Automated aircraft detection, YOLOv8, Performance, F1-score

Abstract

Airport safety can be improved by efficient air traffic management, which monitors aircraft parking spots and controls their movement into them more efficiently. In addition to emergency situations, it can assist in accurately inspecting airport areas. Management costs can be reduced by reducing the workload of personnel in controlling and helping manage air and ground traffic. This research focuses on comparing the performance of various YOLOv8 models (YOLOv8n, YOLOv8s, YOLOv8m, YOLOv8nl, and YOLOv8nx) in an automated aircraft detection system using digital image processing techniques. The methodology involves collecting a dataset of 1,000 airport apron images with parked aircraft, dividing them into 900 training images and 100 testing images.

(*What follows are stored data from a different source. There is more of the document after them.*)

===== src/rtl/post_uart.sv =====
// post_uart: captures POST-code writes to an I/O port into a small FIFO and
// sends them out as 8N1 UART on an otherwise unused pin.
//
// Ports:
//   iClk     bus clock
//   iRst     synchronous, active-high reset
//   iAddr    CPU address; only [15:0] is decoded
//   iWrData  CPU write data
//   iWr      I/O write strobe (one cycle per write)
//   iRd      I/O read strobe
//   oRdData  read data: last code at PORT, status at PORT+1
//   oSel     read select for the CPU data mux
//   oTx      UART TX line, idle high
//   oBusy    FIFO non-empty or frame in flight (registered)
//
// Status byte at PORT+1: {count[4:0], tx_busy, empty, overflow}.
//
// Optional feature macro POST_UART_HEX_EN: when defined, each byte goes out as
// two uppercase ASCII hex digits followed by CR LF; otherwise it is sent raw.

module post_uart #(
  parameter int unsigned CLK_IN = 20000000,
  parameter int unsigned BAUD   = 115200,
  parameter int unsigned DEPTH  = 16,
  parameter logic [15:0] PORT   = 16'h0080
) (
  input  logic        iClk,
  input  logic        iRst,
  input  logic [19:0] iAddr,
  input  logic [7:0]  iWrData,
  input  logic        iWr,
  input  logic        iRd,
  output logic [7:0]  oRdData,
  output logic        oSel,
  output logic        oTx,
  output logic        oBusy
);

  localparam int unsigned DIV  = CLK_IN / BAUD;
  localparam int unsigned CntW = (DIV > 1) ? $clog2(DIV) : 1;
  localparam int unsigned PtrW = (DEPTH > 1) ? $clog2(DEPTH) : 1;
  localparam logic [4:0]  DepthC = 5'(DEPTH);

  typedef enum logic [2:0] {StIdle, StLoad, StStart, StData, StStop} state_e;

  state_e            r_state, w_state_d;
  logic [CntW-1:0]   r_cnt, w_cnt_d;
  logic [2:0]        r_bit, w_bit_d;
  logic [7:0]        r_shift, w_shift_d;
  logic [7:0]        r_byte, w_byte_d;
  logic [7:0]        r_mem [DEPTH];
  logic [PtrW-1:0]   r_wptr, r_rptr;
  logic [4:0]        r_count;
  logic              r_ovf, r_tx, r_busy;
  logic [7:0]        r_last;

  logic w_hit_c, w_hit_s, w_wr_code, w_push, w_pop, w_ovf_evt;
  logic w_empty, w_full, w_tx_busy, w_tx, w_more_chars, w_more;
  logic w_cnt_last, w_cnt_early;
  logic [7:0] w_char, w_status, w_rd_data;
  logic w_unused_addr;

`ifdef POST_UART_HEX_EN
  logic [1:0] r_idx, w_idx_d;

  function automatic logic [7:0] hex_char(input logic [3:0] n);
    return (n < 4'd10) ? (8'h30 + {4'h0, n}) : (8'h37 + {4'h0, n});
  endfunction

  always_comb begin
    unique case (r_idx)
      2'd0:    w_char = hex_char(r_byte[7:4]);
      2'd1:    w_char = hex_char(r_byte[3:0]);
      2'd2:    w_char = 8'h0D;
      default: w_char = 8'h0A;
    endcase
  end
  assign w_more_chars = (r_idx != 2'd3);
`else
  assign w_char       = r_byte;
  assign w_more_chars = 1'b0;
`endif

  assign w_unused_addr = ^iAddr[19:16];

  assign w_hit_c   = (iAddr[15:0] == PORT);
  assign w_hit_s   = (iAddr[15:0] == PORT + 16'd1);
  assign w_empty   = (r_count == 5'd0);
  assign w_full    = (r_count == DepthC);
  assign w_tx_busy = (r_state != StIdle);
  assign w_wr_code = iWr & w_hit_c;
  // A pop in the same cycle frees a slot, so a push while full still lands.
  assign w_push    = w_wr_code & (~w_full | w_pop);
  assign w_ovf_evt = w_wr_code & w_full & ~w_pop;

  assign w_status  = {r_count, w_tx_busy, w_empty, r_ovf};
  assign oSel      = iRd & (w_hit_c | w_hit_s);

  always_comb begin
    w_rd_data = 8'h00;
    if (w_hit_c)      w_rd_data = r_last;
    else if (w_hit_s) w_rd_data = w_status;
  end
  assign oRdData = w_rd_data;

  assign w_cnt_last  = (r_cnt == CntW'(DIV - 1));
  // The LOAD cycle doubles as the final stop-bit clock when frames run back to back.
  assign w_cnt_early = (r_cnt == CntW'(DIV - 2));
  assign w_more      = w_more_chars | ~w_empty;

  always_comb begin
    w_state_d = r_state;
    w_cnt_d   = r_cnt;
    w_bit_d   = r_bit;
    w_shift_d = r_shift;
    w_byte_d  = r_byte;
    w_pop     = 1'b0;
    w_tx      = 1'b1;
`ifdef POST_UART_HEX_EN
    w_idx_d   = r_idx;
`endif
    unique case (r_state)
      StIdle: begin
        if (!w_empty) begin
          w_pop     = 1'b1;
          w_byte_d  = r_mem[r_rptr];
`ifdef POST_UART_HEX_EN
          w_idx_d   = 2'd0;
`endif
          w_state_d = StLoad;
        end
      end
      StLoad: begin
        w_shift_d = w_char;
        w_cnt_d   = '0;
        w_state_d = StStart;
      end
      StStart: begin
        w_tx = 1'b0;
        if (w_cnt_last) begin
          w_cnt_d   = '0;
          w_bit_d   = 3'd0;
          w_state_d = StData;
        end else begin
          w_cnt_d = r_cnt + 1'b1;
        end
      end
      StData: begin
        w_tx = r_shift[0];
        if (w_cnt_last) begin
          w_cnt_d   = '0;
          w_shift_d = {1'b0, r_shift[7:1]};
          w_bit_d   = r_bit + 3'd1;
          if (r_bit == 3'd7) w_state_d = StStop;
        end else begin
          w_cnt_d = r_cnt + 1'b1;
        end
      end
      StStop: begin
        if ((w_cnt_early && w_more) || w_cnt_last) begin
          if (w_more_chars) begin
`ifdef POST_UART_HEX_EN
            w_idx_d   = r_idx + 2'd1;
`endif
            w_state_d = StLoad;
          end else if (!w_empty) begin
            w_pop     = 1'b1;
            w_byte_d  = r_mem[r_rptr];
`ifdef POST_UART_HEX_EN
            w_idx_d   = 2'd0;
`endif
            w_state_d = StLoad;
          end else begin
            w_state_d = StIdle;
          end
        end else begin
          w_cnt_d = r_cnt + 1'b1;
        end
      end
      default: w_state_d = StIdle;
    endcase
  end

  always_ff @(posedge iClk) begin
    if (w_push) r_mem[r_wptr] <= iWrData;
  end

  always_ff @(posedge iClk) begin
    if (iRst) begin
      r_state <= StIdle;
      r_cnt   <= '0;
      r_bit   <= 3'd0;
      r_shift <= 8'h00;
      r_byte  <= 8'h00;
      r_wptr  <= '0;
      r_rptr  <= '0;
      r_count <= 5'd0;
      r_ovf   <= 1'b0;
      r_last  <= 8'h00;
      r_tx    <= 1'b1;
      r_busy  <= 1'b0;
`ifdef POST_UART_HEX_EN
      r_idx   <= 2'd0;
`endif
    end else begin
      r_state <= w_state_d;
      r_cnt   <= w_cnt_d;
      r_bit   <= w_bit_d;
      r_shift <= w_shift_d;
      r_byte  <= w_byte_d;
`ifdef POST_UART_HEX_EN
      r_idx   <= w_idx_d;
`endif
      r_tx    <= w_tx;
      r_busy  <= w_tx_busy | ~w_empty;
      if (w_wr_code) r_last <= iWrData;
      if (w_push) r_wptr <= r_wptr + PtrW'(1);
      if (w_pop)  r_rptr <= r_rptr + PtrW'(1);
      if (w_push && !w_pop)      r_count <= r_count + 5'd1;
      else if (w_pop && !w_push) r_count <= r_count - 5'd1;
      // An overflow in the same cycle as a status read wins.
      if (w_ovf_evt)               r_ovf <= 1'b1;
      else if (iRd && w_hit_s)     r_ovf <= 1'b0;
    end
  end

  assign oTx   = r_tx;
  assign oBusy = r_busy;

endmodule
===== src/rtl/pipe_stage.sv =====
// One pipeline slot: valid bit, control field (zeroed for bubbles) and data
// field (never cleared by flush, only by reset).
module pipe_stage
  import cpu_pipe_pkg::*;
#(
  parameter int CTRL_W = MEM_WB_CTRL_W,
  parameter int DATA_W = MEM_WB_DATA_W
) (
  input  logic              clk,
  input  logic              rst_n,
  input  logic              src_valid,
  input  logic [CTRL_W-1:0] src_ctrl,
  input  logic [DATA_W-1:0] src_data,
  input  logic              load,
  input  logic              flush,
  output logic              valid,
  output logic [CTRL_W-1:0] ctrl,
  output logic [DATA_W-1:0] data
);

  always_ff @(posedge clk or negedge rst_n) begin
    if (!rst_n) begin
      valid <= 1'b0;
      ctrl  <= '0;
      data  <= '0;
    end else if (flush) begin
      valid <= 1'b0;
      ctrl  <= '0;
    end else if (load) begin
      valid <= src_valid;
      ctrl  <= src_valid ? src_ctrl : '0;
      data  <= src_data;
    end
  end

endmodule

The YOLOv8 models are trained on the training dataset, and their performance is evaluated on the testing dataset using confusion matrices. Experimental results reveal that YOLOv8nx achieves the highest average aircraft detection performance, with a precision of 0.94, recall of 0.74, and f1-score of 0.83. Additionally, YOLOv8n demonstrates the highest processing speed at 0.95 milliseconds. Consequently, YOLOv8n is suitable for applications requiring high-speed processing, while YOLOv8nx is ideal for tasks demanding the utmost performance efficiency.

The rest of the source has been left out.